Return each line of the entries that holds the string "class".

__Source data__:
[Start of Attachment]

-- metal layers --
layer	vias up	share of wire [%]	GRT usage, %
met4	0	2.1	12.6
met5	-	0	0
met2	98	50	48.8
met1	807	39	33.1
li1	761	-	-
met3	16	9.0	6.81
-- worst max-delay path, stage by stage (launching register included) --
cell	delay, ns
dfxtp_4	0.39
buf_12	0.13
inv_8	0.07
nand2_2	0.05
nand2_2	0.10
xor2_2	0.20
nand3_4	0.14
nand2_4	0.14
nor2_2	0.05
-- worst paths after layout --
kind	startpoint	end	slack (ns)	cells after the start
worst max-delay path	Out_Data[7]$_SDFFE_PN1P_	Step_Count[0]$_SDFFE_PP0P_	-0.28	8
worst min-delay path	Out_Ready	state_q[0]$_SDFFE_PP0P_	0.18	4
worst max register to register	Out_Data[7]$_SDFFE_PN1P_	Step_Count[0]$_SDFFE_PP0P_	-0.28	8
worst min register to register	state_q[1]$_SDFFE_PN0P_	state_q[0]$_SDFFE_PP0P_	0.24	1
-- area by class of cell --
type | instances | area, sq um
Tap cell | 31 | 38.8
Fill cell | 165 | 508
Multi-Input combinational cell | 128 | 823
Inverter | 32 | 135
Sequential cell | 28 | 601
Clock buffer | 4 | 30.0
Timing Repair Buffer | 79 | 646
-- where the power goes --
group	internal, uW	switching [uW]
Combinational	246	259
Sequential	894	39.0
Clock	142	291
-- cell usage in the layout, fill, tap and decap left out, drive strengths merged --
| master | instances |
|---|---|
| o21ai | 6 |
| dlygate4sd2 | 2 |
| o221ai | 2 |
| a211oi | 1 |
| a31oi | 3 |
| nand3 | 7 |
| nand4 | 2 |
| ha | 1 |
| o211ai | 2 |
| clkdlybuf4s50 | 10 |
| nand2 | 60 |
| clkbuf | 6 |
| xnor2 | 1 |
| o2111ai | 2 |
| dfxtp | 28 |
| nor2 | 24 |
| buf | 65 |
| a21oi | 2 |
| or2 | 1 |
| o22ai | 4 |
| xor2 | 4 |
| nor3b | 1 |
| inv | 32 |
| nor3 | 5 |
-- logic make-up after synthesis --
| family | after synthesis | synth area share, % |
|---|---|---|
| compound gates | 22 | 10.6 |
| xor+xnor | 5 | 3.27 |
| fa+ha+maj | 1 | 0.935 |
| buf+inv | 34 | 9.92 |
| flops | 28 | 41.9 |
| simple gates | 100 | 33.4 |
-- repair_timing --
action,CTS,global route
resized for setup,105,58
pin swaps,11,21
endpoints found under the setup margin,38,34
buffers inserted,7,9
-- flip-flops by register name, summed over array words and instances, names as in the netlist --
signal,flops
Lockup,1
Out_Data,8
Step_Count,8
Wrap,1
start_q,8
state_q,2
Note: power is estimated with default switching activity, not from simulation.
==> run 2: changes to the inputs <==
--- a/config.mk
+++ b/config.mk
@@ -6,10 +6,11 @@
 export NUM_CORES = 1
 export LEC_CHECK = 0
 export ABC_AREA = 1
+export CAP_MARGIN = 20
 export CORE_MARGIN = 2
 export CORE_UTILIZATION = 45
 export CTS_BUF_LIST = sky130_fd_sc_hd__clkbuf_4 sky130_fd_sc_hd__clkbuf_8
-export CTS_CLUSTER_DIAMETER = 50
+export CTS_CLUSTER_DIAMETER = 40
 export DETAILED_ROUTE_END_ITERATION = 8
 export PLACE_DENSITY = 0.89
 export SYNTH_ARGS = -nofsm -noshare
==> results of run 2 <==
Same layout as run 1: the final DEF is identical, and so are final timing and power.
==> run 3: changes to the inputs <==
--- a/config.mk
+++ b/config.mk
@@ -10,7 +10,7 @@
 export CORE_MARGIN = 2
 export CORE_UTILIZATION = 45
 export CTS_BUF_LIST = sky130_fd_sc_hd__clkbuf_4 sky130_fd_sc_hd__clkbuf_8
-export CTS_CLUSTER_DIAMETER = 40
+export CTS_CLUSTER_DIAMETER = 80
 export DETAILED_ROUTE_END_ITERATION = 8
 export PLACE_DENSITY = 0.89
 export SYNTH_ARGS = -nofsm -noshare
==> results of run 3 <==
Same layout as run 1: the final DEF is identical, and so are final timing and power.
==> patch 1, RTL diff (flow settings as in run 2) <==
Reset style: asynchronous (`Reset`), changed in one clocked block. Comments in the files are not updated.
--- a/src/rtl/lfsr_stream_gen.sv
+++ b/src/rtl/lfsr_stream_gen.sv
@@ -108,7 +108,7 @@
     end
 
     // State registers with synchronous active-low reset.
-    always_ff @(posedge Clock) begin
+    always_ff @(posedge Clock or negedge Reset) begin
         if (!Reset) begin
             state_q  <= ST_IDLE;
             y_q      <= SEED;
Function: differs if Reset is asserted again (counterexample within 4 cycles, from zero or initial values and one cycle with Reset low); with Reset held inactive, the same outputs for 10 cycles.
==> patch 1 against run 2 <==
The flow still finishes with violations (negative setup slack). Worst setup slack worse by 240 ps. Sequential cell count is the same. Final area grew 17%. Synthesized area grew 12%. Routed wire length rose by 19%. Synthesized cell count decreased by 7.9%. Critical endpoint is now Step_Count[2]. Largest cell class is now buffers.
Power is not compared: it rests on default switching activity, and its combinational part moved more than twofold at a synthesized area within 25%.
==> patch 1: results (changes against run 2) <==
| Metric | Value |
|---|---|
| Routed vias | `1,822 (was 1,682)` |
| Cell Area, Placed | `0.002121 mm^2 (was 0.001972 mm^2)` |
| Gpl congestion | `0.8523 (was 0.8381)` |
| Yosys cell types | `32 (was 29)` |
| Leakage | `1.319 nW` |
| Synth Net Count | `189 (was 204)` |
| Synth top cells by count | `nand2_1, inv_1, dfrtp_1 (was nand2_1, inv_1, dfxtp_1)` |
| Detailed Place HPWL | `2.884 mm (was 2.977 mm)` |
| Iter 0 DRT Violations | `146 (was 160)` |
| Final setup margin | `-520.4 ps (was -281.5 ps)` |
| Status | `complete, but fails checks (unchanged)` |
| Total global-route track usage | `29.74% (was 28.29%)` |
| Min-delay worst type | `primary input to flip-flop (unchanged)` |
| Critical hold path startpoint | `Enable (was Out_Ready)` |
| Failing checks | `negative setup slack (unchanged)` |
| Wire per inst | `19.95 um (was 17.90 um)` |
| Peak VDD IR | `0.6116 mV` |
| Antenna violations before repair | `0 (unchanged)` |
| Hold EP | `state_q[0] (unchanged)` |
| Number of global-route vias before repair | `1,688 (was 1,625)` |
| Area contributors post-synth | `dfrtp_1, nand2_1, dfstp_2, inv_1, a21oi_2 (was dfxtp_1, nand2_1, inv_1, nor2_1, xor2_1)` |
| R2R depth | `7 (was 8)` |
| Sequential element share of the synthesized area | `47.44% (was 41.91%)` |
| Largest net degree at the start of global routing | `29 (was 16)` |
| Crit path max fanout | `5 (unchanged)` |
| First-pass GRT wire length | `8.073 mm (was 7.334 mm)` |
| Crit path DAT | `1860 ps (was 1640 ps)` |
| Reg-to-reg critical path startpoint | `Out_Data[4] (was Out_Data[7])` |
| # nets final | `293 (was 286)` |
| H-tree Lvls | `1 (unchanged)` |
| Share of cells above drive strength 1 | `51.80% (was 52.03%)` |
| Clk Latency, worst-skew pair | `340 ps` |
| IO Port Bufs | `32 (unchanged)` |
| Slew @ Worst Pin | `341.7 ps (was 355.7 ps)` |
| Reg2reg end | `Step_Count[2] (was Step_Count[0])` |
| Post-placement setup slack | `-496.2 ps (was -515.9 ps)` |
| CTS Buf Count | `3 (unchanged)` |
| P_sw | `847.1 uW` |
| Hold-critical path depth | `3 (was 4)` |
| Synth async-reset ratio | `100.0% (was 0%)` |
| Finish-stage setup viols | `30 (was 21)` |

[End of Attachment]

__Completed exercise__:
-- area by class of cell --
The flow still finishes with violations (negative setup slack). Worst setup slack worse by 240 ps. Sequential cell count is the same. Final area grew 17%. Synthesized area grew 12%. Routed wire length rose by 19%. Synthesized cell count decreased by 7.9%. Critical endpoint is now Step_Count[2]. Largest cell class is now buffers.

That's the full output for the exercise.